Content delivery is the original reason behind the rise of CDNs such as Akamai and Limelight. By caching content, end users enjoy improved experiences online. Today, when that content is cached at the edge instead of the cloud, whether it is video, music or a traditional web page, end users benefit from optimized performance. Meanwhile, for developers, edge computing can free up the need to rely on a single CDN provider for all content delivery related services (e.g. caching, WAF, image optimization, etc.) and offer more flexibility to choose services and customize needs for each application or site.
Future Use Cases
As a result of the advances in edge computing, developers may soon have the ability to build a whole new class of consumer and industrial applications. At the Gartner Symposium/ITxpo in Orlando, Florida in 2018, David Cearley, Vice President and Fellow, told the crowded audience, “The future will be characterized by smart devices delivering increasingly insightful digital services everywhere”. Cearley added, “We call this the intelligent digital mesh”. He uses “intelligent” to signify the increasing amount of AI used in computing, “digital” to describe the growing combination of the digital and physical worlds, and “mesh” to signify the expanding connection points between people, enterprise, devices, content, and services.
One of the prime use cases for the intelligent digital mesh is smart cities. The main goal of a smart city is to optimize functions, help propel the city’s economic growth and improve quality of life for its residents through the use of smart technology and data analysis.
The world’s population is growing more quickly than ever before. The United Nations recently predicted that 68% of the world’s population will live in urban areas by 2050. According to a 2017 report from the National League of Cities, 66% of cities in the US said they were investing in smart city infrastructure.
Using smart city initiatives to help manage a city’s growth could be ever more useful; for example, smart traffic management to monitor and analyze traffic flows can be used to optimize streetlights use or prevent roads from over-congestion based on rush hour schedules. Smart transit companies can better coordinate their services and fulfill the needs of riders in real-time. Ride-sharing can decrease the amount of regular traffic and provide a useful public service in a smart city. Energy conservation and efficiency can be improved via smart devices, such as energy sensors and smart grid technology. Environmental concerns such as air pollution and climate change can also be monitored and addressed.
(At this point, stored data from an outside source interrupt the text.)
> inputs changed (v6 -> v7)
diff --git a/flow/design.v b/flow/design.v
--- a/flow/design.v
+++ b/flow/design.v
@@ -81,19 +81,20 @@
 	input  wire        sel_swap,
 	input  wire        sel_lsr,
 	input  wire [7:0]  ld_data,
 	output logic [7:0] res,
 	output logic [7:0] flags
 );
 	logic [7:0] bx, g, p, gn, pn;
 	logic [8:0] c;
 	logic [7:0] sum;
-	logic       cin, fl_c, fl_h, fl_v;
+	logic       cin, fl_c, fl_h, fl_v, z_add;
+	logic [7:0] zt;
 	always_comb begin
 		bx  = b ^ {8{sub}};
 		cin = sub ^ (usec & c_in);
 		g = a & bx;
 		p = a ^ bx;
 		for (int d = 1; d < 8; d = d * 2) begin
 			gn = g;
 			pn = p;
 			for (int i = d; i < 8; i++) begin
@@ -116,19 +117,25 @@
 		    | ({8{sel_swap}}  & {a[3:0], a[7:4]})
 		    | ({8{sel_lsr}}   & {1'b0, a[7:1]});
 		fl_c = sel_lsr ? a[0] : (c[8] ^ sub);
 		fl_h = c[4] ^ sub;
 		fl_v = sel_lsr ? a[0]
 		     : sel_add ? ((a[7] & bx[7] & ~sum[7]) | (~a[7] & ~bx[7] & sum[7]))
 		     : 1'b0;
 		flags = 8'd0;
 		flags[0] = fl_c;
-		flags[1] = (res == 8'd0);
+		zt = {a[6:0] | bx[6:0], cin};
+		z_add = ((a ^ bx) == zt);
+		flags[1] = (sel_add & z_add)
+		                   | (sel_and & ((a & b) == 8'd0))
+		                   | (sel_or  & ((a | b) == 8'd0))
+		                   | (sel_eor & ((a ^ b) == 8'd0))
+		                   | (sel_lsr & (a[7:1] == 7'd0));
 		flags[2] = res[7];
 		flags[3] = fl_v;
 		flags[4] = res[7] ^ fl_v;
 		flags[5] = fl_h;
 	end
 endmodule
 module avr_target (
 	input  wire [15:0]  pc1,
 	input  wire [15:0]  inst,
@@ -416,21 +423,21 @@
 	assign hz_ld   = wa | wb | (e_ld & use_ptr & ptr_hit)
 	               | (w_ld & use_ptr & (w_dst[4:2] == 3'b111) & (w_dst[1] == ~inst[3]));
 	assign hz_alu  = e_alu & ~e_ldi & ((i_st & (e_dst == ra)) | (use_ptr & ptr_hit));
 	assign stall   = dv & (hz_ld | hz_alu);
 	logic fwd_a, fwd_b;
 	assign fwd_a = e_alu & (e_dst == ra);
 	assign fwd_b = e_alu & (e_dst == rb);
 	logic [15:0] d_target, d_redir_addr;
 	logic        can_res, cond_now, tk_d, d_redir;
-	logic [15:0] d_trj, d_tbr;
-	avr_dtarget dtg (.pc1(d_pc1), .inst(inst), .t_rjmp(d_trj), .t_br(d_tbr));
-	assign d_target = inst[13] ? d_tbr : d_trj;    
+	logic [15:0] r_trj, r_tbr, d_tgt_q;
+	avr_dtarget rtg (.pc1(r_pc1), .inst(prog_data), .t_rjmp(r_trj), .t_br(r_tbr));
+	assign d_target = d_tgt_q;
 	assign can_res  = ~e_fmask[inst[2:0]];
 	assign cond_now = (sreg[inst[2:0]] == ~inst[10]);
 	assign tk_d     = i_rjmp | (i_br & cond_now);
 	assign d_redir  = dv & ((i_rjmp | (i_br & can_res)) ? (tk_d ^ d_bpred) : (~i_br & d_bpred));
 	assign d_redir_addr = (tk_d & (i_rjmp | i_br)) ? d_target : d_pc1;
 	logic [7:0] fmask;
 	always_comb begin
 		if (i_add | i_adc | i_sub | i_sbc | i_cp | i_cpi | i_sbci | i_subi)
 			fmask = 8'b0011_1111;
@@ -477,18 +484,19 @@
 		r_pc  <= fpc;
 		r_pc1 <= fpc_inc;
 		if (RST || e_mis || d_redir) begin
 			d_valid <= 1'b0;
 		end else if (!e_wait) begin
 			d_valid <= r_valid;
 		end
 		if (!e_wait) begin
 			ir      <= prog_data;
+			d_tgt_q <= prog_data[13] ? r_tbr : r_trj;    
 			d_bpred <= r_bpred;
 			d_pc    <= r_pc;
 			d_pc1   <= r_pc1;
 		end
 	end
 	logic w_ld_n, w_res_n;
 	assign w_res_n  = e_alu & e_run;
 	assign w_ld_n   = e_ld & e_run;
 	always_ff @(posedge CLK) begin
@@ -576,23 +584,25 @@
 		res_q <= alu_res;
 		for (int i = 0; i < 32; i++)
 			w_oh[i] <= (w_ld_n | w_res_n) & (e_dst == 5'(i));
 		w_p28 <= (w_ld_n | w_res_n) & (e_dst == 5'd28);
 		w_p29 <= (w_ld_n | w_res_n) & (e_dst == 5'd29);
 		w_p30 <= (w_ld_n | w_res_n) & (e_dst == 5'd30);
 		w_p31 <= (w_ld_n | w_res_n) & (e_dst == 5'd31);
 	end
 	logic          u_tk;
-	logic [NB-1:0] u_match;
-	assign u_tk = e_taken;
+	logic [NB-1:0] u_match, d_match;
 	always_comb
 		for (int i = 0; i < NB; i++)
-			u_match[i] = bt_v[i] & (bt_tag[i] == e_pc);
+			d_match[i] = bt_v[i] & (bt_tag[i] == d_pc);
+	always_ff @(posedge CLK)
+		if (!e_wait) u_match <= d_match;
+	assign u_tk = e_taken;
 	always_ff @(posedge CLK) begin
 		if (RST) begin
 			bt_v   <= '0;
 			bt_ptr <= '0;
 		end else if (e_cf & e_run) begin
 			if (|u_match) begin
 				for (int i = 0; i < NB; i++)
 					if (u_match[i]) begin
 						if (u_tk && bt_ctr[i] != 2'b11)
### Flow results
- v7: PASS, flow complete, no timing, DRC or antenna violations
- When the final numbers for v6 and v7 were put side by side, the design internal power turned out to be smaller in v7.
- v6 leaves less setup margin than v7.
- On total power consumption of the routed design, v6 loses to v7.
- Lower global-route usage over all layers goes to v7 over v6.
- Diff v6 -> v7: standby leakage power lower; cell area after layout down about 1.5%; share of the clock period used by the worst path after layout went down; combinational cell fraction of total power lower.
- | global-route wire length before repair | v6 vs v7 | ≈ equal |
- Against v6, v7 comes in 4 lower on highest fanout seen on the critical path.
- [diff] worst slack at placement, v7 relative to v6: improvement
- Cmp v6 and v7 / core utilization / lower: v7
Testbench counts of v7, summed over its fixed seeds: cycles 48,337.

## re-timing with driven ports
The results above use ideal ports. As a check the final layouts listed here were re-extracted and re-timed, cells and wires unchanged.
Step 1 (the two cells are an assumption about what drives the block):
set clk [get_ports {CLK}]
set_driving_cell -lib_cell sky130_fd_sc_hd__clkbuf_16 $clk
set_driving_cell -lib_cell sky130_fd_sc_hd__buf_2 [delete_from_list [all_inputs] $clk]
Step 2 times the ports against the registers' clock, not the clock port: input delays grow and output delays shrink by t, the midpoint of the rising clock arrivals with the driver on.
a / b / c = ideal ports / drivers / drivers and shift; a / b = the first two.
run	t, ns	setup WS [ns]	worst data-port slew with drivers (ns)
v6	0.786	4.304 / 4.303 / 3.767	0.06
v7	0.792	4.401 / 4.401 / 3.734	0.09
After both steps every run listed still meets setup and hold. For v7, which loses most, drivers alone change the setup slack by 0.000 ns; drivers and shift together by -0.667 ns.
The potential of smart cities the world over and their need for continuous connectivity can be enabled through edge compute and localizing digital infrastructure. In order for smart cities to become a reality, however, major investment in effective edge computing will be a necessity.
Applications Not Yet Imagined
There are many possibilities for edge applications that remain unimagined. As edge computing becomes more of an adopted reality, there are seemingly boundless opportunities for everything it can and will enable.